Combined use of antagonistic anti-Tim-3 antibodies with agonistic antibodies to pro-stimulatory molecules on tumor-specific T cells, such as CD137, has demonstrated long-term protection in a murine model of ovarian cancer (63). This therapeutic regimen of using Tim-3 blockade with activation of a pro-stimulatory molecule on T cells could be exploited in the future to obtain objective anti-tumor responses in patients (Figure 4). One could expect that further exploratory studies would reveal additional exciting anti-Tim-3 immunotherapeutic approaches to treat cancers.
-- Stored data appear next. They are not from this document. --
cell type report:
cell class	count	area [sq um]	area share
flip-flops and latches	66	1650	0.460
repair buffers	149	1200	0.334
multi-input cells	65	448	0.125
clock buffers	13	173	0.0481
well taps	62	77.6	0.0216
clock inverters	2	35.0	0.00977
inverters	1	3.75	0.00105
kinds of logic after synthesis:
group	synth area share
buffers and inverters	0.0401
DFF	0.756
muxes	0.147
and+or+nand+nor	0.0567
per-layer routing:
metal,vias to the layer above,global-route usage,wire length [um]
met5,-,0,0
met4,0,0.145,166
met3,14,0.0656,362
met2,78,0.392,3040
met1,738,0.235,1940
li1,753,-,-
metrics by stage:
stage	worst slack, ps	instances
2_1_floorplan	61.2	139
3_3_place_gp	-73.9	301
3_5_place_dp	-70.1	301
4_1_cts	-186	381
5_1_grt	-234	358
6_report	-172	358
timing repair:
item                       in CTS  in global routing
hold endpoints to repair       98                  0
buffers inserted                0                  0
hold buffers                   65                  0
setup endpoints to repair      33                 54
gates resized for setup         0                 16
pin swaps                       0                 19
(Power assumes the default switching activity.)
### config.mk
export PLATFORM = sky130hd
export DESIGN_NAME = exu_top
export DESIGN_NICKNAME = d
export VERILOG_FILES = /design/src/common/exu_pkg.sv /design/src/exu/exu_queue.sv /design/src/exu/exu_execute.sv /design/src/exu/exu_pc_ctrl.sv /design/src/exu/exu_regfile.sv /design/src/source/exu_top.sv
export SDC_FILE = /design/constraint.sdc
export NUM_CORES = 2
export LEC_CHECK = 0
export BUFFER_PORTS_ARGS = -buffer_cell sky130_fd_sc_hd__buf_2
export CAP_MARGIN = 20
export CELL_PAD_IN_SITES_DETAIL_PLACEMENT = 1
export CELL_PAD_IN_SITES_GLOBAL_PLACEMENT = 2
export CORE_ASPECT_RATIO = 1.5
export CORE_MARGIN = 1.5
export CORE_UTILIZATION = 44
export DETAILED_ROUTE_END_ITERATION = 7
export HOLD_SLACK_MARGIN = 0.02
export PLACE_DENSITY_LB_ADDON = 0.1
export SLEW_MARGIN = 20
export SYNTH_ARGS = -nofsm -noshare
export SYNTH_HDL_FRONTEND = slang
export SYNTH_SLANG_ARGS = --single-unit
export TNS_END_PERCENT = 30
### constraint.sdc
create_clock -name clk -period 23.1 [get_ports clk]
set_input_delay 3.465 -clock clk [delete_from_list [all_inputs] [get_ports clk]]
set_output_delay 3.465 -clock clk [all_outputs]
set_load 0.02 [all_outputs]
### src/common/exu_pkg.sv
// Shared widths, reset and trap vectors, jump mask
// Opcode and select enums, decoded command and register write port structs

`default_nettype none

package exu_pkg;

    //--------------------------------------------------------------------------
    // Widths and constants
    //--------------------------------------------------------------------------
    localparam int unsigned xlen          = 32;
    localparam int unsigned rf_addr_width = 5;
    localparam int unsigned rf_depth      = 32;

    localparam logic [xlen-1:0] rst_vector  = 32'h0000_0200;  // PC after reset
    localparam logic [xlen-1:0] trap_vector = 32'h0000_0100;  // Exception entry
    localparam logic [xlen-1:0] jump_mask   = 32'hffff_fffe;  // Clears target bit 0

    //--------------------------------------------------------------------------
    // Opcodes and selects
    //--------------------------------------------------------------------------
    typedef enum logic {
        ialu_op_reg_reg,                                       // op2 = rs2
        ialu_op_reg_imm                                        // op2 = imm
    } ialu_op_e;

    typedef enum logic {
        sum2_op_reg_imm,                                       // rs1 + imm
        sum2_op_pc_imm                                         // pc + imm
    } sum2_op_e;

    typedef enum logic [4:0] {
        ialu_cmd_none,
        ialu_cmd_add,
        ialu_cmd_sub,
        ialu_cmd_and,
        ialu_cmd_or,
        ialu_cmd_xor,
        ialu_cmd_sll,
        ialu_cmd_srl,
        ialu_cmd_sra,
        ialu_cmd_slt,
        ialu_cmd_sltu,
        ialu_cmd_eq,                                           // Branch compares
        ialu_cmd_ne,
        ialu_cmd_lt,
        ialu_cmd_ge,
        ialu_cmd_ltu,
        ialu_cmd_geu
    } ialu_cmd_e;

    typedef enum logic [2:0] {
        rd_wb_none,
        rd_wb_ialu,
        rd_wb_sum2,
        rd_wb_imm,
        rd_wb_inc_pc
    } rd_wb_sel_e;

    // RISC-V mcause values
    typedef enum logic [3:0] {
        exc_code_instr_misalign = 4'd0,
        exc_code_illegal_instr  = 4'd2
    } exc_code_e;

    //--------------------------------------------------------------------------
    // Structs
    //--------------------------------------------------------------------------
    typedef struct packed {
        ialu_op_e                 ialu_op;
        ialu_cmd_e                ialu_cmd;
        sum2_op_e                 sum2_op;
        rd_wb_sel_e               rd_wb_sel;
        logic                     jump_req;
        logic                     branch_req;
        logic                     exc_req;                     // Set by the decoder
        exc_code_e                exc_code;
        logic [rf_addr_width-1:0] rs1_addr;
        logic [rf_addr_width-1:0] rs2_addr;
        logic [rf_addr_width-1:0] rd_addr;
        logic [xlen-1:0]          imm;
    } exu_cmd_t;

    typedef struct packed {
        logic                     w_req;
        logic [rf_addr_width-1:0] rd_addr;
        logic [xlen-1:0]          rd_data;
    } rf_wr_t;

endpackage

`default_nettype wire

### src/exu/exu_queue.sv
// Single-entry command queue
// Valid flag dropped for a command that arrives during a redirect

`default_nettype none

module exu_queue (
    input  wire logic              clk,
    input  wire logic              rst_n,
    input  wire logic              cmd_req,
    input  wire exu_pkg::exu_cmd_t cmd,
    input  wire logic              new_pc_req,   // Redirect from the executing command
    output logic                   q_vd,
    output exu_pkg::exu_cmd_t      q_cmd
);

    //--------------------------------------------------------------------------
    // Valid flag
    //--------------------------------------------------------------------------
    // The EXU finishes every command in one cycle, so the flag is
    // reloaded on each edge and never has to hold
    always_ff @(posedge clk or negedge rst_n) begin
        if (!rst_n) begin
            q_vd <= 1'b0;
        end else begin
            q_vd <= cmd_req & ~new_pc_req;          // Wrong-path command is lost
        end
    end

    //--------------------------------------------------------------------------
    // Command payload
    //--------------------------------------------------------------------------
    always_ff @(posedge clk) begin
        if (cmd_req) begin
            q_cmd <= cmd;                           // Ignored while q_vd is low
        end
    end

endmodule

`default_nettype wire

### src/exu/exu_execute.sv
// Operand select, integer ALU and branch compare
// Address adder for jump targets and AUIPC, register write-back select

`default_nettype none

module exu_execute (
    input  wire logic                        q_vd,
    input  wire exu_pkg::exu_cmd_t           q_cmd,
    input  wire logic [exu_pkg::xlen-1:0]    rs1_data,
    input  wire logic [exu_pkg::xlen-1:0]    rs2_data,
    input  wire logic [exu_pkg::xlen-1:0]    curr_pc,
    input  wire logic [exu_pkg::xlen-1:0]    inc_pc,
    input  wire logic                        exc_req,   // Trap on this command
    output logic [exu_pkg::xlen-1:0]         sum2_res,
    output logic                             cmp,
    output exu_pkg::rf_wr_t                  wb
);
    import exu_pkg::*;

    logic [xlen-1:0] op1;
    logic [xlen-1:0] op2;
    logic [xlen-1:0] sum2_base;
    logic [xlen:0]   diff;                          // Extra bit holds the borrow
    logic            eq;
    logic            lt_s;
    logic            lt_u;
    logic [xlen-1:0] ialu_res;

    //--------------------------------------------------------------------------
    // Operand fetch
    //--------------------------------------------------------------------------
    assign op1       = rs1_data;
    assign op2       = (q_cmd.ialu_op == ialu_op_reg_reg) ? rs2_data : q_cmd.imm;
    assign sum2_base = (q_cmd.sum2_op == sum2_op_reg_imm) ? rs1_data : curr_pc;
    assign sum2_res  = sum2_base + q_cmd.imm;       // Jump / branch target

    //--------------------------------------------------------------------------
    // Compare
    //--------------------------------------------------------------------------
    assign diff = {1'b0, op1} - {1'b0, op2};
    assign eq   = (op1 == op2);
    assign lt_u = diff[xlen];                       // Borrow out
    assign lt_s = (op1[xlen-1] != op2[xlen-1]) ? op1[xlen-1] : diff[xlen-1];

    always_comb begin
        case (q_cmd.ialu_cmd)
            ialu_cmd_eq:                cmp = eq;
            ialu_cmd_ne:                cmp = ~eq;
            ialu_cmd_lt, ialu_cmd_slt:  cmp = lt_s;
            ialu_cmd_ge:                cmp = ~lt_s;
            ialu_cmd_ltu, ialu_cmd_sltu: cmp = lt_u;
            ialu_cmd_geu:               cmp = ~lt_u;
            default:                    cmp = 1'b0;
        endcase
    end

    //--------------------------------------------------------------------------
    // Integer ALU
    //--------------------------------------------------------------------------
    always_comb begin
        case (q_cmd.ialu_cmd)
            ialu_cmd_add:  ialu_res = op1 + op2;
            ialu_cmd_sub:  ialu_res = diff[xlen-1:0];
            ialu_cmd_and:  ialu_res = op1 & op2;
            ialu_cmd_or:   ialu_res = op1 | op2;
            ialu_cmd_xor:  ialu_res = op1 ^ op2;
            ialu_cmd_sll:  ialu_res = op1 << op2[4:0];
            ialu_cmd_srl:  ialu_res = op1 >> op2[4:0];
            ialu_cmd_sra:  ialu_res = $unsigned($signed(op1) >>> op2[4:0]);
            ialu_cmd_slt,
            ialu_cmd_sltu: ialu_res = {{(xlen-1){1'b0}}, cmp};
            default:       ialu_res = '0;
        endcase
    end

    //--------------------------------------------------------------------------
    // Write back
    //--------------------------------------------------------------------------
    always_comb begin
        wb.w_req   = q_vd & (q_cmd.rd_wb_sel != rd_wb_none) & ~exc_req;
        wb.rd_addr = q_cmd.rd_addr;
        case (q_cmd.rd_wb_sel)
            rd_wb_sum2:   wb.rd_data = sum2_res;    // AUIPC
            rd_wb_imm:    wb.rd_data = q_cmd.imm;   // LUI
            rd_wb_inc_pc: wb.rd_data = inc_pc;      // Link address
            default:      wb.rd_data = ialu_res;
        endcase
    end

endmodule

`default_nettype wire

### src/exu/exu_pc_ctrl.sv
// PC register and start sequence after reset
// Jump / branch redirect, exception detection and trap value

`default_nettype none

module exu_pc_ctrl (
    input  wire logic                        clk,
    input  wire logic                        rst_n,
    input  wire logic                        q_vd,
    input  wire exu_pkg::exu_cmd_t           q_cmd,
    input  wire logic [exu_pkg::xlen-1:0]    sum2_res,
    input  wire logic                        cmp,
    output logic [exu_pkg::xlen-1:0]         curr_pc,
    output logic [exu_pkg::xlen-1:0]         inc_pc,
    output logic                             new_pc_req,
    output logic [exu_pkg::xlen-1:0]         new_pc,
    output logic                             instret,
    output logic                             exc_req,
    output exu_pkg::exc_code_e               exc_code,
    output logic [exu_pkg::xlen-1:0]         trap_val,
    output logic                             init_pc
);
    import exu_pkg::*;

    logic [3:0]      init_pc_v;
    logic            jb_taken;
    logic [xlen-1:0] jb_target;
    logic            jb_misalign;

    //--------------------------------------------------------------------------
    // Start sequence
    //--------------------------------------------------------------------------
    always_ff @(posedge clk or negedge rst_n) begin
        if (!rst_n) begin
            init_pc_v <= '0;
        end else if (!(&init_pc_v)) begin
            init_pc_v <= {init_pc_v[2:0], 1'b1};    // Fill with ones, then hold
        end
    end

    assign init_pc = init_pc_v[2] & ~init_pc_v[3];  // Third cycle after release

    //--------------------------------------------------------------------------
    // Exceptions
    //--------------------------------------------------------------------------
    assign jb_taken    = q_vd & (q_cmd.jump_req | (q_cmd.branch_req & cmp));
    assign jb_target   = sum2_res & jump_mask;
    assign jb_misalign = jb_taken & jb_target[1];

    assign exc_req  = q_vd & (q_cmd.exc_req | jb_misalign);
    assign exc_code = q_cmd.exc_req ? q_cmd.exc_code   // Decoder flag wins
                                    : exc_code_instr_misalign;
    assign trap_val = (exc_code == exc_code_instr_misalign) ? jb_target : q_cmd.imm;

    //--------------------------------------------------------------------------
    // PC update
    //--------------------------------------------------------------------------
    assign inc_pc     = curr_pc + xlen'(4);
    assign instret    = q_vd;                       // Every command takes one cycle
    assign new_pc_req = init_pc | exc_req | jb_taken;

    always_comb begin
        if (init_pc) begin
            new_pc = rst_vector;
        end else if (exc_req) begin
            new_pc = trap_vector;
        end else begin
            new_pc = jb_target;
        end
    end

    always_ff @(posedge clk or negedge rst_n) begin
        if (!rst_n) begin
            curr_pc <= rst_vector;
        end else if (instret | init_pc) begin
            curr_pc <= new_pc_req ? new_pc : inc_pc;
        end
    end

endmodule

`default_nettype wire

### src/exu/exu_regfile.sv
// Integer register file, two asynchronous reads and one write port
// x0 reads as zero

`default_nettype none

module exu_regfile (
    input  wire logic                                 clk,
    input  wire logic                                 rst_n,
    input  wire logic [exu_pkg::rf_addr_width-1:0]    rs1_addr,
    input  wire logic [exu_pkg::rf_addr_width-1:0]    rs2_addr,
    input  wire exu_pkg::rf_wr_t                      wb,
    output logic [exu_pkg::xlen-1:0]                  rs1_data,
    output logic [exu_pkg::xlen-1:0]                  rs2_data
);
    import exu_pkg::*;

    logic [xlen-1:0] regs [rf_depth];

    always_ff @(posedge clk or negedge rst_n) begin
        if (!rst_n) begin
            for (int i = 0; i < rf_depth; i++) begin
                regs[i] <= '0;
            end
        end else if (wb.w_req && (wb.rd_addr != '0)) begin
            regs[wb.rd_addr] <= wb.rd_data;         // Writes to x0 dropped
        end
    end

    assign rs1_data = (rs1_addr == '0) ? '0 : regs[rs1_addr];
    assign rs2_data = (rs2_addr == '0) ? '0 : regs[rs2_addr];

endmodule

`default_nettype wire

### src/source/exu_top.sv
// Execute stage top level
// Connects command queue, execute datapath, PC control and register file

`default_nettype none

module exu_top (
    input  wire logic                      clk,
    input  wire logic                      rst_n,
    input  wire logic                      cmd_req,     // One-cycle command strobe
    input  wire exu_pkg::exu_cmd_t         cmd,
    output exu_pkg::rf_wr_t                wb,
    output logic [exu_pkg::xlen-1:0]       curr_pc,
    output logic                           new_pc_req,
    output logic [exu_pkg::xlen-1:0]       new_pc,
    output logic                           instret,
    output logic                           exc_req,
    output exu_pkg::exc_code_e             exc_code,
    output logic [exu_pkg::xlen-1:0]       trap_val,
    output logic                           init_pc
);
    import exu_pkg::*;

    logic            q_vd;
    exu_cmd_t        q_cmd;
    logic [xlen-1:0] rs1_data;
    logic [xlen-1:0] rs2_data;
    logic [xlen-1:0] sum2_res;
    logic            cmp;
    logic [xlen-1:0] inc_pc;

    exu_queue u_queue (
        .clk        (clk),
        .rst_n      (rst_n),
        .cmd_req    (cmd_req),
        .cmd        (cmd),
        .new_pc_req (new_pc_req),
        .q_vd       (q_vd),
        .q_cmd      (q_cmd)
    );

    exu_execute u_execute (
        .q_vd     (q_vd),
        .q_cmd    (q_cmd),
        .rs1_data (rs1_data),
        .rs2_data (rs2_data),
        .curr_pc  (curr_pc),
        .inc_pc   (inc_pc),
        .exc_req  (exc_req),
        .sum2_res (sum2_res),
        .cmp      (cmp),
        .wb       (wb)
    );

    exu_pc_ctrl u_pc_ctrl (
        .clk        (clk),
        .rst_n      (rst_n),
        .q_vd       (q_vd),
        .q_cmd      (q_cmd),
        .sum2_res   (sum2_res),
        .cmp        (cmp),
        .curr_pc    (curr_pc),
        .inc_pc     (inc_pc),
        .new_pc_req (new_pc_req),
        .new_pc     (new_pc),
        .instret    (instret),
        .exc_req    (exc_req),
        .exc_code   (exc_code),
        .trap_val   (trap_val),
        .init_pc    (init_pc)
    );

    exu_regfile u_regfile (
        .clk      (clk),
        .rst_n    (rst_n),
        .rs1_addr (q_cmd.rs1_addr),
        .rs2_addr (q_cmd.rs2_addr),
        .wb       (wb),
        .rs1_data (rs1_data),
        .rs2_data (rs2_data)
    );

endmodule

`default_nettype wire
Concluding remarks: Tim-3 – a target for cancer immunotherapy

A growing body of evidence supports the relevance of targeting Tim-3 in human cancer. It is now well established that Tim-3 along with PD-1 marks dysfunctional T cells in multiple cancer types both in experimental models and in humans. Moreover, the immune-suppressive effects of Tim-3 have been observed in multiple cell types, including effector T cells, Tregs and innate immune cells. These findings underscore the importance of targeting Tim-3 in these cells and since Tim-3 is expressed in non-T cells compartment as well, this blocking strategy could potentially convert the tumor microenvironment from an immune-suppressive state to an immune activating, anti-tumor state. The Tim-3 pathway is a highly suitable target for anti-cancer immunotherapy due to its expression on both dysfunctional CD8⁺ T cells and FoxP3⁺ Treg cells—two key immune cell populations that promote an immunosuppressive environment in tumor tissue, and also on other cell types including myeloid cells, NK cells, cancer stem cells and lastly, the cancer cells themselves, where Tim-3 is associated with an immune-suppressive and tumor-promoting role.

Thus, targeting Tim-3 along with other checkpoint inhibitors or combining Tim-3 inhibition with new immunotherapeutic approaches that activate cancer-specific T-cell stimulatory molecules has high potential for developing modalities with durable clinical benefit. In addition, Tim-3 blockade may also induce an anti-tumor immune response and mediate tumor regression in situations where anti-PD-1 or anti-CTLA4 does not work, such as in colorectal carcinomas. The key challenge in moving forward is to develop reliable strategies and indications under which combination therapies should be tested. Given the fact that PD-1 blockade may lead to up-regulation of Tim-3, blockade of Tim-3 following development of adaptive resistance to PD-1 or other checkpoint inhibitors holds promise in developing combination therapies in which anti-Tim-3 is a key component.